I wrote about this with as much apparent sanity as I could muster. Bobby wanted to appeal to the Supreme Court but by then Henrietta had been hired by Mother Jones to cover the struggle to liberate transphylum love, whatever the hell that meant. Maybe it involved cucumbers or something. Anyway, I supposed that he and Fido would have to live in sin, though I tried not to think about it.

Then for a while nothing spectacular happened. I interviewed Bribona Corona -Gonzalez about her book , Snuff: The Problem of Lasting Relationships. She said she wrote the book because people looked at her like some kind of nut and she wanted to improve the image of the snuff community, which seemed to have considerable turnover. Later, needing a story, I went to the Eagle, an S&M bar on the Hill. I hoped for something garish and horrifying but aside from smelling like my catcher’s mitt when I was eleven it was boring. When the bartender in a leather bar wants to talk about subcommittee appointments in the Senate, something is wrong with the world.

Some time later I sold the editor on a series about the police. It involved ridealongs in places that might change your view of the world you live in. It was a class gig because all I had to do was ride around with the cops at night and write about murder, degradation, and sordidness. These fascinate a voyeuristic public bored to the point of suicide with pointless federal jobs and athirst for something garish and grotesque.

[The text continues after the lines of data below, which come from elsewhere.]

## alpha
Design bf16_unit, start of the top module:
module bf16_unit
# (parameter G = 6) (
    input  clk,
    input  reset,
    input  [15:0] in1,
    input  [15:0] in2,
    input  [15:0] in3,
    input  [15:0] in4,
    input  [15:0] in5,
    input  [15:0] in6,
    input  [15:0] in7,
    input  [15:0] in8,
    input  [15:0] in9,
    input  [15:0] in10,
    input  [15:0] in11,
    input  [15:0] in12,
    input  [15:0] in13,
    input  [15:0] in14,
    input  [15:0] in15,
    input  [15:0] in16,
    input  [15:0] in17,
    input  [15:0] in18,
    input  [4:0] funct5,
    output wire [15:0] result
);
    reg [4:0] p1_funct5;
    reg [4:0] p2_funct5;
    reg [4:0] p3_funct5;
    reg [4:0] p4_funct5;
    reg [4:0] p5_funct5;
    reg [4:0] p6_funct5;
    reg [4:0] p7_funct5;
    reg [4:0] p8_funct5;
    reg [4:0] p9_funct5;
    reg [4:0] p10_funct5;
    reg [4:0] p11_funct5;
    reg [4:0] p12_funct5;
    reg [4:0] p13_funct5;
    reg [4:0] p14_funct5;
    reg [4:0] p15_funct5;
    reg [15:0] p1_in1;
    reg [15:0] p1_in2;
    reg [15:0] p1_in3;
    reg [15:0] p2_in1;
    reg [15:0] p2_in2;
    reg [15:0] p2_in3;
    reg [15:0] p3_in1;
    reg [15:0] p3_in2;
    reg [15:0] p3_in3;
    reg [15:0] p4_in1;
    reg [15:0] p4_in2;
    reg [15:0] p4_in3;
    reg [15:0] p5_in1;
    reg [15:0] p5_in2;
    reg [15:0] p5_in3;
    reg [15:0] p6_in1;
    reg [15:0] p6_in2;
    reg [15:0] p6_in3;
    reg [15:0] p7_in1;
    reg [15:0] p7_in2;
    reg [15:0] p7_in3; 
    reg [15:0] p8_in1;
    reg [15:0] p8_in2;
    reg [15:0] p8_in3; 
    reg [15:0] p9_in1;
    reg [15:0] p9_in2;
    reg [15:0] p9_in3; 
    wire [15:0] mux_mult_add_sub;
    wire [15:0] mux_macc;
    wire [15:0] s_in1;
    wire [15:0] s_in2;
    wire [15:0] s_in3;
    bf16_SIMD_MACC bf16_SIMD(
      .clk(clk),
      .reset(reset),
      .in1(in1),
      .in2(in2),
      .in3(in3),
      .in4(in4),
      .in5(in5),
  ...
clock: 6.22 ns
lec_check: 0
cap_margin: 20
core_margin: 2
core_utilization: 70
place_density: 0.6
slew_margin: 20
run.sh (not shown) runs the stock make flow with config.mk's settings and CLKGATE_MAP_FILE=.
#### Input delta (beta over alpha)
# alpha
export LEC_CHECK = 0
export CAP_MARGIN = 20
export CORE_MARGIN = 2
export CORE_UTILIZATION = 70
export PLACE_DENSITY = 0.6
export SLEW_MARGIN = 20
create_clock -name core_clock -period 6.22 [get_ports {clk}]
# beta
export LEC_CHECK = 0
export CAP_MARGIN = 20
export CORE_MARGIN = 2
export CORE_UTILIZATION = 40
export PLACE_DENSITY = 0.6
export SLEW_MARGIN = 20
create_clock -name core_clock -period 7.67 [get_ports {clk}]
[summary]
Per the comparison of beta with alpha, area of all sequential standard cells was more or less identical; number of synthesized flops with an enable pin was more or less identical; die outline width went up by about 32%. Against alpha, beta comes in 0.74 lower on routed via count divided by cell count. Critical path depth in beta vs alpha: down 1. Looking at fraction of power spent switching nets, beta sits 0.17 points above alpha. beta vs alpha: aggregate routed wire length down slightly.
## chip_to_symbol
module chip_to_symbol 
(
input logic         i_clk,
input logic         i_rst_n,
input logic         i_stream,
input logic         i_stream_valid,
output logic [3:0]  o_symbol,
output logic        o_symbol_valid       
);
Size in the first run: ~9 I/O pins, ~23000 sq um of cells after synthesis.
clock: 4.09 ns
lec_check: 0
abc_area: 1
cap_margin: 20
core_margin: 2
core_utilization: 72
place_density: 0.38
setup_slack_margin: 0.35
slew_margin: 20
tns_end_percent: 10
run.sh (not shown) runs the stock make flow with config.mk's settings and CLKGATE_MAP_FILE=.
The baseline ran to the end with violations: negative setup slack.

Writing about the garden-seed industry—that would be tough. But I was getting bored myself. I mean, one dead body is pretty much like another. They don’t do anything, just lie there. Not too dynamic.

One night I rode with a cop I knew who probably doesn’t need his name in print. We went to a topless joint called The Northern Exposure to see a really great stripper who danced under the stage name of Noodles Romanoff. Our concern was that without police presence violence might break out. You can’t tell about strippers. They can become violent at any moment. Her history according to the manager was that she had been born Bahrain Goebbelsstrudel, daughter of a German tire heiress and a minor Arab fixer. Supposedly she had been working in a bar in Seattle when the police came looking for her on charges of being a nurse-poisoner in an earlier life and she had fled to DC. It was rumored on the Hill that she had been secretly dating John Bolton but with that scratchy codpiece mustache he looks like an ambulatory toothbrush so I didn’t think the story had much credence.

Later it turned out that Noodles was a medical student at Johns-Hopkins who wanted some extra money. Anyway I wrote about her for Under the Table. The publicity made her dye her hair and change her name to Kandy Barr, and keep dancing until she had to quit to study for her medical boards.

There were a lot of strippers. One called herself Persimmon Sighing Cloud and danced as a lineal descendant of Crazy Horse. Her real name was Urethra Warren or Veronica Warren or something like that. She talked about her childhood on the reservation and had a large following of guys who said they just watched her to support indigenous peoples.

I was going to tell you about Mike Pompeo and size-fifty red-sequinned miniskirt with pompoms but we are out of space. Some other time.